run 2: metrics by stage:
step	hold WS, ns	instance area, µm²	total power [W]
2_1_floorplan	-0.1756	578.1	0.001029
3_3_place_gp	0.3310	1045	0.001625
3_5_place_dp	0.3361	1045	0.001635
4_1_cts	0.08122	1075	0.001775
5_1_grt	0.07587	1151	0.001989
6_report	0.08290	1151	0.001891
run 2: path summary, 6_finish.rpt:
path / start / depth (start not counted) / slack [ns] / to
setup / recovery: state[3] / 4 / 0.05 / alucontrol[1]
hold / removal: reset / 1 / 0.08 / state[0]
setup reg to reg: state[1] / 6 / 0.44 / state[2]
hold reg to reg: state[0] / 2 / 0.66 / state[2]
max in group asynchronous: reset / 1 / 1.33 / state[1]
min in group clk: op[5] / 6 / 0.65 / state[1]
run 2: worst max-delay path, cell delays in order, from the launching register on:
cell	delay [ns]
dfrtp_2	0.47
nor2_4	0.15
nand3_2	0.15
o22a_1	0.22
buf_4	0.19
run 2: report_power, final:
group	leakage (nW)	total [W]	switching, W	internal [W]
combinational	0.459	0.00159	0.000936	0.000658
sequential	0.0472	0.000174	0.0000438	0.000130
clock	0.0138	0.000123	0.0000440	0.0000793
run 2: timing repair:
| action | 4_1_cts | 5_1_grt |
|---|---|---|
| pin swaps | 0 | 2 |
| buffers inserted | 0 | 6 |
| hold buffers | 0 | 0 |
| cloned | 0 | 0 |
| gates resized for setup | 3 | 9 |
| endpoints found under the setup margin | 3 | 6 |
**config.mk**
```make
export PLATFORM = sky130hd
export DESIGN_NAME = wb_write_buffer_flat
export DESIGN_NICKNAME = d
export VERILOG_FILES = /design/src/rtl/wb_write_buffer_if.sv /design/src/rtl/wb_write_buffer.sv /design/src/flat_wrapper.sv
export SDC_FILE = /design/constraint.sdc
export NUM_CORES = 1
export LEC_CHECK = 0
export ABC_CLOCK_PERIOD_IN_PS = 3400
export CAP_MARGIN = 15
export CORE_MARGIN = 1.5
export CORE_UTILIZATION = 46
export DETAILED_ROUTE_END_ITERATION = 10
export PLACE_DENSITY = 0.81
export SYNTH_ARGS = -nofsm -noshare
export SYNTH_HDL_FRONTEND = slang
export SYNTH_SLANG_ARGS = --single-unit
export TNS_END_PERCENT = 100
```
**constraint.sdc**
```tcl
create_clock -name clk -period 3.4 [get_ports clk]
set_input_delay 0.68 -clock clk [delete_from_list [all_inputs] [get_ports clk]]
set_output_delay 0.68 -clock clk [all_outputs]
set_load 0.05 [all_outputs]
```
**src/rtl/dual_port_ram_arbiter.sv**
```systemverilog
// Shares one external dual-port RAM among several clients. The write port and the
// read port each have their own round-robin arbiter. Read data comes back registered,
// with a one-hot valid strobe, one cycle after the grant.
module dual_port_ram_arbiter #(
    parameter int unsigned WIDTH         = 8,
    parameter int unsigned DEPTH         = 16,
    parameter int unsigned ADDRESS_WIDTH = $clog2(DEPTH),
    parameter int unsigned REQUESTERS    = 2
) (
    input  logic                                  clock,
    input  logic                                  resetn,
    input  logic [REQUESTERS-1:0]                 write_request,
    output logic [REQUESTERS-1:0]                 write_grant,
    input  logic [REQUESTERS*ADDRESS_WIDTH-1:0]   write_address,
    input  logic [REQUESTERS*WIDTH-1:0]           write_data,
    input  logic [REQUESTERS-1:0]                 read_request,
    output logic [REQUESTERS-1:0]                 read_grant,
    input  logic [REQUESTERS*ADDRESS_WIDTH-1:0]   read_address,
    output logic [REQUESTERS-1:0]                 read_response_valid,
    output logic [WIDTH-1:0]                      read_response_data,
    output logic                                  ram_write_enable,
    output logic [ADDRESS_WIDTH-1:0]              ram_write_address,
    output logic [WIDTH-1:0]                      ram_write_data,
    output logic                                  ram_read_enable,
    output logic [ADDRESS_WIDTH-1:0]              ram_read_address,
    input  logic [WIDTH-1:0]                      ram_read_data
);

    localparam int unsigned PTR_WIDTH = $clog2(REQUESTERS);
    typedef logic [PTR_WIDTH-1:0] ptr_t;

    ptr_t                  write_ptr_q, write_ptr_d;
    ptr_t                  read_ptr_q, read_ptr_d;
    logic [REQUESTERS-1:0] read_response_valid_q;
    logic [WIDTH-1:0]      read_response_data_q;

    // First active request at or above the pointer, wrapping around, wins.
    function automatic logic [REQUESTERS-1:0] rr_pick(input logic [REQUESTERS-1:0] req,
                                                      input ptr_t ptr);
        logic [REQUESTERS-1:0] grant;
        logic                  found;
        int unsigned           idx;
        grant = '0;
        found = 1'b0;
        for (int unsigned k = 0; k < REQUESTERS; k++) begin
            idx = 32'(ptr) + k;
            if (idx >= REQUESTERS) idx = idx - REQUESTERS;
            if (!found && req[idx]) begin
                grant[idx] = 1'b1;
                found      = 1'b1;
            end
        end
        return grant;
    endfunction

    // Pointer moves to one past the granted client; holds when nothing was granted.
    function automatic ptr_t rr_advance(input logic [REQUESTERS-1:0] grant, input ptr_t ptr);
        ptr_t nxt;
        nxt = ptr;
        for (int unsigned i = 0; i < REQUESTERS; i++) begin
            if (grant[i]) nxt = (i + 1 == REQUESTERS) ? '0 : ptr_t'(i + 1);
        end
        return nxt;
    endfunction

    // Grant decode and next pointer for both sides.
    always_comb begin
        write_grant = rr_pick(write_request, write_ptr_q);
        read_grant  = rr_pick(read_request, read_ptr_q);
        write_ptr_d = rr_advance(write_grant, write_ptr_q);
        read_ptr_d  = rr_advance(read_grant, read_ptr_q);
    end

    // Route the granted client's address/data to the RAM; all zero without a grant.
    always_comb begin
        ram_write_address = '0;
        ram_write_data    = '0;
        ram_read_address  = '0;
        for (int unsigned i = 0; i < REQUESTERS; i++) begin
            if (write_grant[i]) begin
                ram_write_address = write_address[i*ADDRESS_WIDTH +: ADDRESS_WIDTH];
                ram_write_data    = write_data[i*WIDTH +: WIDTH];
            end
            if (read_grant[i]) begin
                ram_read_address = read_address[i*ADDRESS_WIDTH +: ADDRESS_WIDTH];
            end
        end
    end

    assign ram_write_enable = |write_grant;
    assign ram_read_enable  = |read_grant;

    // Arbitration pointers, independent per side.
    always_ff @(posedge clock or negedge resetn) begin
        if (!resetn) begin
            write_ptr_q <= '0;
            read_ptr_q  <= '0;
        end else begin
            write_ptr_q <= write_ptr_d;
            read_ptr_q  <= read_ptr_d;
        end
    end

    // Read response: valid follows the grant by one cycle; data holds between reads.
    always_ff @(posedge clock or negedge resetn) begin
        if (!resetn) begin
            read_response_valid_q <= '0;
            read_response_data_q  <= '0;
        end else begin
            read_response_valid_q <= read_grant;
            if (ram_read_enable) read_response_data_q <= ram_read_data;
        end
    end

    assign read_response_valid = read_response_valid_q;
    assign read_response_data  = read_response_data_q;

endmodule

```
<file path="src/rtl/maxmin_loader_pkg.sv">
// maxmin_loader_pkg: frame geometry and FSM encoding shared by the loader,
// the register file and the max/min engine.
package maxmin_loader_pkg;
  localparam int WIDTH_DEF = 8;
  localparam int DEPTH_DEF = 256;
  typedef enum logic [2:0] {
    LOAD   = 3'd0,
    COMMIT = 3'd1,
    START  = 3'd2,
    WAIT   = 3'd3,
    RESULT = 3'd4
  } state_e;
endpackage

</file>
<file path="src/rtl/maxmin_loader_frame_counter.sv">
// frame_counter: loadable/clearable up-counter with a terminal-count flag.
module frame_counter #(
  parameter int W    = 9,
  parameter int TERM = 255
) (
  input  logic         clk_i,
  input  logic         rst_ni,
  input  logic         clr_i,
  input  logic         ld_i,
  input  logic [W-1:0] ld_val_i,
  input  logic         inc_i,
  output logic [W-1:0] cnt_o,
  output logic         term_o
);
  logic [W-1:0] cnt_q, cnt_d;
  always_comb cnt_d = clr_i ? '0 : ld_i ? ld_val_i : inc_i ? cnt_q + 1'b1 : cnt_q;
  always_ff @(posedge clk_i) cnt_q <= !rst_ni ? '0 : cnt_d;
  assign cnt_o  = cnt_q;
  assign term_o = cnt_q == W'(TERM);
endmodule

</file>
<file path="src/rtl/maxmin_loader.sv">
// maxmin_loader: streams one frame into the register file, kicks the max/min
// engine and hands its captured result downstream.
module maxmin_loader
  import maxmin_loader_pkg::*;
#(
  parameter int WIDTH  = WIDTH_DEF,
  parameter int DEPTH  = DEPTH_DEF,
  parameter int ADDR_W = $clog2(DEPTH)
) (
  input  logic              Clk,
  input  logic              Rst,
  input  logic              in_valid,
  input  logic [WIDTH-1:0]  in_data,
  output logic              in_ready,
  output logic              wr_en,
  output logic [ADDR_W-1:0] wr_addr,
  output logic [WIDTH-1:0]  wr_data,
  output logic              go,
  input  logic              mm_done,
  input  logic [WIDTH-1:0]  mm_max_diff,
  output logic              res_valid,
  output logic [WIDTH-1:0]  res_data,
  input  logic              res_ready,
  output logic              busy
);
  state_e state_q, state_d;
  logic first_q, wr_en_q, acc, at_term;
  logic [ADDR_W-1:0] wr_addr_q;
  logic [WIDTH-1:0] wr_data_q, res_q;
  logic [ADDR_W:0] cnt;
  // the counter's top bit can only be set after the final accept, so it also blocks overflow
  assign in_ready = Rst && state_q == LOAD && !cnt[ADDR_W];
  assign acc      = in_valid && in_ready;
  frame_counter #(.W(ADDR_W + 1), .TERM(DEPTH - 1)) u_cnt (
    .clk_i   (Clk),
    .rst_ni  (Rst),
    .clr_i   (state_q == START),
    .ld_i    (1'b0),
    .ld_val_i('0),
    .inc_i   (acc),
    .cnt_o   (cnt),
    .term_o  (at_term)
  );
  // first_q marks the first WAIT cycle, where a stale done from the last run is ignored
  always_comb
    state_d = state_q == LOAD   ? (acc && at_term ? COMMIT : LOAD) :
              state_q == COMMIT ? START :
              state_q == START  ? WAIT :
              state_q == WAIT   ? (!first_q && mm_done ? RESULT : WAIT) :
              state_q == RESULT ? (res_ready ? LOAD : RESULT) : LOAD;
  always_ff @(posedge Clk) begin
    if (!Rst) begin
      state_q   <= LOAD;
      first_q   <= 1'b0;
      wr_en_q   <= 1'b0;
      wr_addr_q <= '0;
      wr_data_q <= '0;
      res_q     <= '0;
    end else begin
      state_q <= state_d;
      first_q <= state_q == START;
      wr_en_q <= acc;
      if (acc) begin
        wr_addr_q <= cnt[ADDR_W-1:0];
        wr_data_q <= in_data;
      end
      if (state_q == WAIT && state_d == RESULT) res_q <= mm_max_diff;
    end
  end
  assign wr_en     = wr_en_q;
  assign wr_addr   = wr_addr_q;
  assign wr_data   = wr_data_q;
  assign go        = state_q == START;
  assign res_valid = state_q == RESULT;
  assign res_data  = res_q;
  assign busy      = state_q != LOAD;
endmodule

</file>
**src/rtl/send_recv_incr_pipe.sv**
```systemverilog
// Purpose: en/rdy increment stage; receive queue -> output register adding cfg_incr (wrap or clamp).
// Latency: 1 cycle recv->send minimum (enqueue edge N, load edge N+1), 1 msg/cycle sustained.
// Backpressure: send_rdy low holds the output register; the queue fills and recv_rdy drops when full.
module send_recv_incr_pipe #(
  parameter int p_nbits       = 32,
  parameter int p_num_entries = 2,
  parameter int p_saturate    = 0,
  parameter int p_count_nbits = 16
) (
  input  logic                                   clk,
  input  logic                                   reset,
  input  logic [p_nbits-1:0]                     cfg_incr,
  output logic                                   recv_rdy,
  input  logic                                   recv_en,
  input  logic [p_nbits-1:0]                     recv_msg,
  input  logic                                   send_rdy,
  output logic                                   send_en,
  output logic [p_nbits-1:0]                     send_msg,
  output logic [$clog2(p_num_entries+1)-1:0]     num_free_entries,
  output logic [p_count_nbits-1:0]               msg_count,
  output logic                                   sat_pulse
);

  localparam int c_cnt_w = $clog2(p_num_entries + 1);
  localparam int c_ptr_w = (p_num_entries > 1) ? $clog2(p_num_entries) : 1;
  localparam logic [c_ptr_w-1:0] c_last  = c_ptr_w'(p_num_entries - 1);
  localparam logic [c_cnt_w-1:0] c_depth = c_cnt_w'(p_num_entries);

  logic [p_nbits-1:0] mem [p_num_entries];
  logic [c_ptr_w-1:0] wr_ptr;
  logic [c_ptr_w-1:0] rd_ptr;
  logic [c_cnt_w-1:0] count;
  logic               out_val;
  logic [p_nbits-1:0] out_msg;

  logic               enq;
  logic               deq;
  logic [p_nbits:0]   sum;
  logic               ovf;
  logic [p_nbits-1:0] result;

  // Full queue refuses input even if the head leaves this cycle (no bypass).
  assign recv_rdy         = (count != c_depth);
  assign enq              = recv_en && recv_rdy;
  assign send_en          = out_val && send_rdy;
  assign send_msg         = send_en ? out_msg : '0;
  // Head moves into the output register when that register is empty or draining now.
  assign deq              = (count != '0) && (!out_val || send_en);
  assign num_free_entries = c_depth - count;

  // One extra bit catches the carry so saturation can detect overflow.
  assign sum    = {1'b0, mem[rd_ptr]} + {1'b0, cfg_incr};
  assign ovf    = sum[p_nbits];
  assign result = ((p_saturate != 0) && ovf) ? '1 : sum[p_nbits-1:0];

  // Queue storage: payload only, validity is tracked by count.
  always_ff @(posedge clk) begin
    if (enq) mem[wr_ptr] <= recv_msg;
  end

  // Queue pointers and occupancy; reset discards everything held.
  always_ff @(posedge clk or negedge reset) begin
    if (!reset) begin
      wr_ptr <= '0;
      rd_ptr <= '0;
      count  <= '0;
    end else begin
      if (enq) wr_ptr <= (wr_ptr == c_last) ? '0 : wr_ptr + 1'b1;
      if (deq) rd_ptr <= (rd_ptr == c_last) ? '0 : rd_ptr + 1'b1;
      case ({enq, deq})
        2'b10:   count <= count + 1'b1;
        2'b01:   count <= count - 1'b1;
        default: count <= count;
      endcase
    end
  end

  // Output register: load incremented head, or go empty after the last send.
  always_ff @(posedge clk or negedge reset) begin
    if (!reset) begin
      out_val <= 1'b0;
      out_msg <= '0;
    end else if (deq) begin
      out_val <= 1'b1;
      out_msg <= result;
    end else if (send_en) begin
      out_val <= 1'b0;
    end
  end

  // Clamp indication, registered so it appears the cycle after the load.
  always_ff @(posedge clk or negedge reset) begin
    if (!reset) sat_pulse <= 1'b0;
    else        sat_pulse <= deq && ovf && (p_saturate != 0);
  end

  // Count of delivered messages, free-running wrap.
  always_ff @(posedge clk or negedge reset) begin
    if (!reset)       msg_count <= '0;
    else if (send_en) msg_count <= msg_count + 1'b1;
  end

endmodule
```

§ **Prompt**
What number of lines in the records contain the word "cell"? Answer with that number alone.

§ **Written response**
2